START ENTRIES SHOWN

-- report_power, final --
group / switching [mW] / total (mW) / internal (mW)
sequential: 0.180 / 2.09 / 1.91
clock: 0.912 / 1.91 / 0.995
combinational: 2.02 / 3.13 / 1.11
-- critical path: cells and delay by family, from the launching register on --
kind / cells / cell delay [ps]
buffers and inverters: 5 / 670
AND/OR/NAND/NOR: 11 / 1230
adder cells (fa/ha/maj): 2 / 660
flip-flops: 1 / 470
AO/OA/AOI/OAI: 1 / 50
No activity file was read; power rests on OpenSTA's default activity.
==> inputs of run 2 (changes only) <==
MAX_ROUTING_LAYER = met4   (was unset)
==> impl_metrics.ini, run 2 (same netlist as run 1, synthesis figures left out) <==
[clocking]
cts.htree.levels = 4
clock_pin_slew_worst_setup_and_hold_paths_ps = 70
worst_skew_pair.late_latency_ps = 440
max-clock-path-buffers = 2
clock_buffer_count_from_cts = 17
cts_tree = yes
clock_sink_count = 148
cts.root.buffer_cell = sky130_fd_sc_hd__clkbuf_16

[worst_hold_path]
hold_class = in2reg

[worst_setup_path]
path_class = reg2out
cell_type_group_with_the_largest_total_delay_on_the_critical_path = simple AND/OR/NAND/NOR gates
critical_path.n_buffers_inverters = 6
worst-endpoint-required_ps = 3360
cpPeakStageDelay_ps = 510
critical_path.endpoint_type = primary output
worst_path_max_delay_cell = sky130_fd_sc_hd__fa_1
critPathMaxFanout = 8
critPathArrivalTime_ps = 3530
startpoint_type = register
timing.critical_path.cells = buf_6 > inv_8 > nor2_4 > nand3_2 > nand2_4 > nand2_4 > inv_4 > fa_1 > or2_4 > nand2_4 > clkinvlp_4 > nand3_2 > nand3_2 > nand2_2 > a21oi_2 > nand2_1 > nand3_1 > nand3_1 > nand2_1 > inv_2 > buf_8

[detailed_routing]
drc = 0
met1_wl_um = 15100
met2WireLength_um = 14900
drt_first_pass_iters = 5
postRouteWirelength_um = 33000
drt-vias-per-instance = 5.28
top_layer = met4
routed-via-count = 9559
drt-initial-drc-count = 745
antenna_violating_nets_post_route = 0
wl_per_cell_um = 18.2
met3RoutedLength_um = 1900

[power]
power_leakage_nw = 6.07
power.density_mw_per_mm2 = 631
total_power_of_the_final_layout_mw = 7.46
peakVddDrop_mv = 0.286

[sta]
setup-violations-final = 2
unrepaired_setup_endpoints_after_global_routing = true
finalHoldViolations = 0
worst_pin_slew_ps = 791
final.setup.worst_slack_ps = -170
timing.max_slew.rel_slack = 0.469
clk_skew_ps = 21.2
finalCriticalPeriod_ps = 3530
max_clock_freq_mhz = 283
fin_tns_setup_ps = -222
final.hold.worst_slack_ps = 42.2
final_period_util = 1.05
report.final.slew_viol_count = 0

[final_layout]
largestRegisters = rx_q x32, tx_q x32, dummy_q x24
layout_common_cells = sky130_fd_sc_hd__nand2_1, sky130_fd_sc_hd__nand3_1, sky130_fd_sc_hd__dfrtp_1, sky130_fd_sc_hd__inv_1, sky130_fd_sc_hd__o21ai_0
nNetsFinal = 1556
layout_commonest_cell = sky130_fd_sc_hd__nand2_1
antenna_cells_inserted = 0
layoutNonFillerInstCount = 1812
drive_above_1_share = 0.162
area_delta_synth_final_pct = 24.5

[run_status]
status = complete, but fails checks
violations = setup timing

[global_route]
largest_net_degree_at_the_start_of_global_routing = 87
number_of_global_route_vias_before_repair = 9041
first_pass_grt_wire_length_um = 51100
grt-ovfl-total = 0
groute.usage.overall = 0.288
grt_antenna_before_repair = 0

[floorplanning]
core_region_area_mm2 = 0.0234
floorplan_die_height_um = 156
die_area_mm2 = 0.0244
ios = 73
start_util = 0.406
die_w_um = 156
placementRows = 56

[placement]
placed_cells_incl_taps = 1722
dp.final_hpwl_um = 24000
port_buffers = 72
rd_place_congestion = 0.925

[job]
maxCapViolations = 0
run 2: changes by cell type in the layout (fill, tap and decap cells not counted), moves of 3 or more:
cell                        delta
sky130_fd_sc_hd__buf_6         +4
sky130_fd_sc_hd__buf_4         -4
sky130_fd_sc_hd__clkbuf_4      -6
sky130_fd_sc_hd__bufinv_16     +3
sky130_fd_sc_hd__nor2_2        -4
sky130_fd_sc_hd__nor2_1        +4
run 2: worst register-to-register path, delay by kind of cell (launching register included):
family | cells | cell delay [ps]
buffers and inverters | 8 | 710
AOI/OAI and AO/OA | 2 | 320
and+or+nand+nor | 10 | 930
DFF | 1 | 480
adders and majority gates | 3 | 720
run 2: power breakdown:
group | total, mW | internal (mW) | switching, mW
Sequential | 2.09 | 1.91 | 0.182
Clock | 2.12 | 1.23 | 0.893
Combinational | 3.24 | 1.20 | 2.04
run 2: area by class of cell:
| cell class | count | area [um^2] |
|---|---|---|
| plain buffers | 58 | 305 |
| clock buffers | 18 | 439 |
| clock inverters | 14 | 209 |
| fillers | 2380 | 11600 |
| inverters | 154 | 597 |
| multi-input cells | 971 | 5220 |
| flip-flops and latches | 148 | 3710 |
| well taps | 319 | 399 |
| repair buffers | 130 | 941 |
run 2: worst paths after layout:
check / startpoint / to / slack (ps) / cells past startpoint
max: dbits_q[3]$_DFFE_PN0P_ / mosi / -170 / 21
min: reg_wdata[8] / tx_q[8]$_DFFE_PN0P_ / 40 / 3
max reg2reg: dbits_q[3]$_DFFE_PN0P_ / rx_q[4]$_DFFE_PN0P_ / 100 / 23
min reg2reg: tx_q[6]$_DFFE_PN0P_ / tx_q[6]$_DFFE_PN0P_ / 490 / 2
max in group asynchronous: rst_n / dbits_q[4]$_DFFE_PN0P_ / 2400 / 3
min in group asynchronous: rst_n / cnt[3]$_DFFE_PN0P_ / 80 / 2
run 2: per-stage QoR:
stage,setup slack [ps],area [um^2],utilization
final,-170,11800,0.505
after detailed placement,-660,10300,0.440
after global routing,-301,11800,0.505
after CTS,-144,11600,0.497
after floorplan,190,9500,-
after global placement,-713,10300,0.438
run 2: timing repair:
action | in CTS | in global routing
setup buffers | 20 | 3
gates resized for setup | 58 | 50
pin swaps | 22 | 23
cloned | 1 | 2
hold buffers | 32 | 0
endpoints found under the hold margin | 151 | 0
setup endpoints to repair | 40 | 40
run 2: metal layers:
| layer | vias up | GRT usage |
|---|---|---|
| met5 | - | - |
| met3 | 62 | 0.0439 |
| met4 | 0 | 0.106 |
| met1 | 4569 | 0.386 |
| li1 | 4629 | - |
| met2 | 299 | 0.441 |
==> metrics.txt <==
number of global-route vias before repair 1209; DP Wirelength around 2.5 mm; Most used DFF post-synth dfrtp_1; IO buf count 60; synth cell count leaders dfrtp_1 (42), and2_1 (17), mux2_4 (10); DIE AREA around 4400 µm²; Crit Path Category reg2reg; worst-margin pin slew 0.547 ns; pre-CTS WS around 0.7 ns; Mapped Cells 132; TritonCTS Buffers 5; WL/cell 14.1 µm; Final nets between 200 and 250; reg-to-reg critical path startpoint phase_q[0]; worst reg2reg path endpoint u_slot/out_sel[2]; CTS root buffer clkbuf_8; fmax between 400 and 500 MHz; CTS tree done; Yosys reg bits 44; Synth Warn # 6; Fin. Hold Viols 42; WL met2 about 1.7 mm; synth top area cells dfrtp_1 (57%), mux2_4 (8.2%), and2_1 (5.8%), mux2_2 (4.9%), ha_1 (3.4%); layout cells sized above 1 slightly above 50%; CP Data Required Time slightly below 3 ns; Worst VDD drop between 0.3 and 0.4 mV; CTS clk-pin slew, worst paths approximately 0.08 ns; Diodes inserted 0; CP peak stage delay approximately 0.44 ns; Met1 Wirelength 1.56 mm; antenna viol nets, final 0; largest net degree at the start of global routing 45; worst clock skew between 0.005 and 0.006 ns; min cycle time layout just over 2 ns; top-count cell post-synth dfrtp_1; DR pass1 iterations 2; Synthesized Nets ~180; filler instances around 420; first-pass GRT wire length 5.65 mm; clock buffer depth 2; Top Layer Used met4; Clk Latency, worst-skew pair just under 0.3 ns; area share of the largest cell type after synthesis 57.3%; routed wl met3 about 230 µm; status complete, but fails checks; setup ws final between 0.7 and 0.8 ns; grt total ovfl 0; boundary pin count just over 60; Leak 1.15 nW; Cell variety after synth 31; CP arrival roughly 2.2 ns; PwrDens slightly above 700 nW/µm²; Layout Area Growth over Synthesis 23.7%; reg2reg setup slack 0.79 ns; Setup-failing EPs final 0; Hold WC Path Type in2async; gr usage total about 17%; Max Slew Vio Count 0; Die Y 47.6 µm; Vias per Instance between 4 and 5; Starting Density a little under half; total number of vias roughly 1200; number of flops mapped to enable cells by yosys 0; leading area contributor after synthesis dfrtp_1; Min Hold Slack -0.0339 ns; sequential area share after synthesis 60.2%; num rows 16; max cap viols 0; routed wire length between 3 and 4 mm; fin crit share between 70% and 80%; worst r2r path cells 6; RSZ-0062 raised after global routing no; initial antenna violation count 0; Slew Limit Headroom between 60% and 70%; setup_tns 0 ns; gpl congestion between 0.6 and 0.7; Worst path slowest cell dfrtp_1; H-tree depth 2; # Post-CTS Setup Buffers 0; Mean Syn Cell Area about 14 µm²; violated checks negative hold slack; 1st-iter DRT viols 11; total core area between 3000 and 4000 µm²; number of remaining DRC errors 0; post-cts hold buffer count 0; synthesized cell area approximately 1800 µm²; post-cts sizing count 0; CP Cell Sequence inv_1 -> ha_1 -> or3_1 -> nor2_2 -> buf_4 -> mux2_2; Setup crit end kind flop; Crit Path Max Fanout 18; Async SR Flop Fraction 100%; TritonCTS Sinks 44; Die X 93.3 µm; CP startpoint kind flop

END ENTRIES SHOWN

WHAT YOU WILL DO.
What lines above contain the word "internal"? Please copy each one.

WRITTEN SOLUTION.
group / switching [mW] / total (mW) / internal (mW)
group | total, mW | internal (mW) | switching, mW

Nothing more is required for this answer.